You can see the stars through the screen, at T&E van Ruiven in the Netherlands.

Brothers Eugène and Tino van Ruijven run the pepper farm that bears their name at Kwintsheul. With three locations they produce about 2.8 million orange peppers each year. The history of the business is relatively recent: in 1997 they started to cultivate peppers on an allotment. Over a period of 15 years the company has grown like the peppers and is now a business with 9.5 ha.

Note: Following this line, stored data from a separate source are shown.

==> config.mk <==
export PLATFORM = sky130hd
export DESIGN_NAME = fb_port_arbiter
export DESIGN_NICKNAME = d
export VERILOG_FILES = /design/src/rtl/fb_port_arbiter.sv
export SDC_FILE = /design/constraint.sdc
export NUM_CORES = 1
export LEC_CHECK = 0
export ABC_CLOCK_PERIOD_IN_PS = 4000
export BUFFER_PORTS_ARGS = -buffer_cell sky130_fd_sc_hd__buf_2
export CORE_MARGIN = 8
export CORE_UTILIZATION = 32
export CTS_BUF_LIST = sky130_fd_sc_hd__clkbuf_16
export CTS_CLUSTER_DIAMETER = 200
export CTS_CLUSTER_SIZE = 28
export DETAILED_ROUTE_END_ITERATION = 8
export SLEW_MARGIN = 5
export SYNTH_ARGS = -nofsm -noshare
export SYNTH_HDL_FRONTEND = slang
export SYNTH_SLANG_ARGS = --single-unit
export TNS_END_PERCENT = 1
==> constraint.sdc <==
create_clock -name pixel_clk_in -period 4 [get_ports pixel_clk_in]
set_input_delay 0.2 -clock pixel_clk_in [delete_from_list [all_inputs] [get_ports pixel_clk_in]]
set_output_delay 0.2 -clock pixel_clk_in [all_outputs]
set_load 0.01 [all_outputs]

"At the start of cultivation last December the peppers got off to a better start in one greenhouse than in the other," Eugène says early on in our interview. Both greenhouses at the farm contain plants of the same variety with the same planting date, yet there were distinct differences in growth: a thinner stem, smaller leaves and no distinctive smell of peppers in the greenhouse. All this kept the grower extremely busy last winter. Everything had to be examined in search of the cause. One difference turned out to be the energy screen. One greenhouse has an SLS 10 ULTRA PLUS with high light transmission. The other had a three year old PH Super model energy screen. Measuring the light levels showed that the light transmission of the PH Super was about 20% lower than the specification of 85%.

In the cold months of December and January screens are used a lot: 168 hours a month is not unusual. So if an energy screen transmits considerably less light, this has a negative effect on cultivation! In the end the decision was made to replace the barely three year old screen, and install the exceptionally transparent XLS 10 REVOLUX energy screen.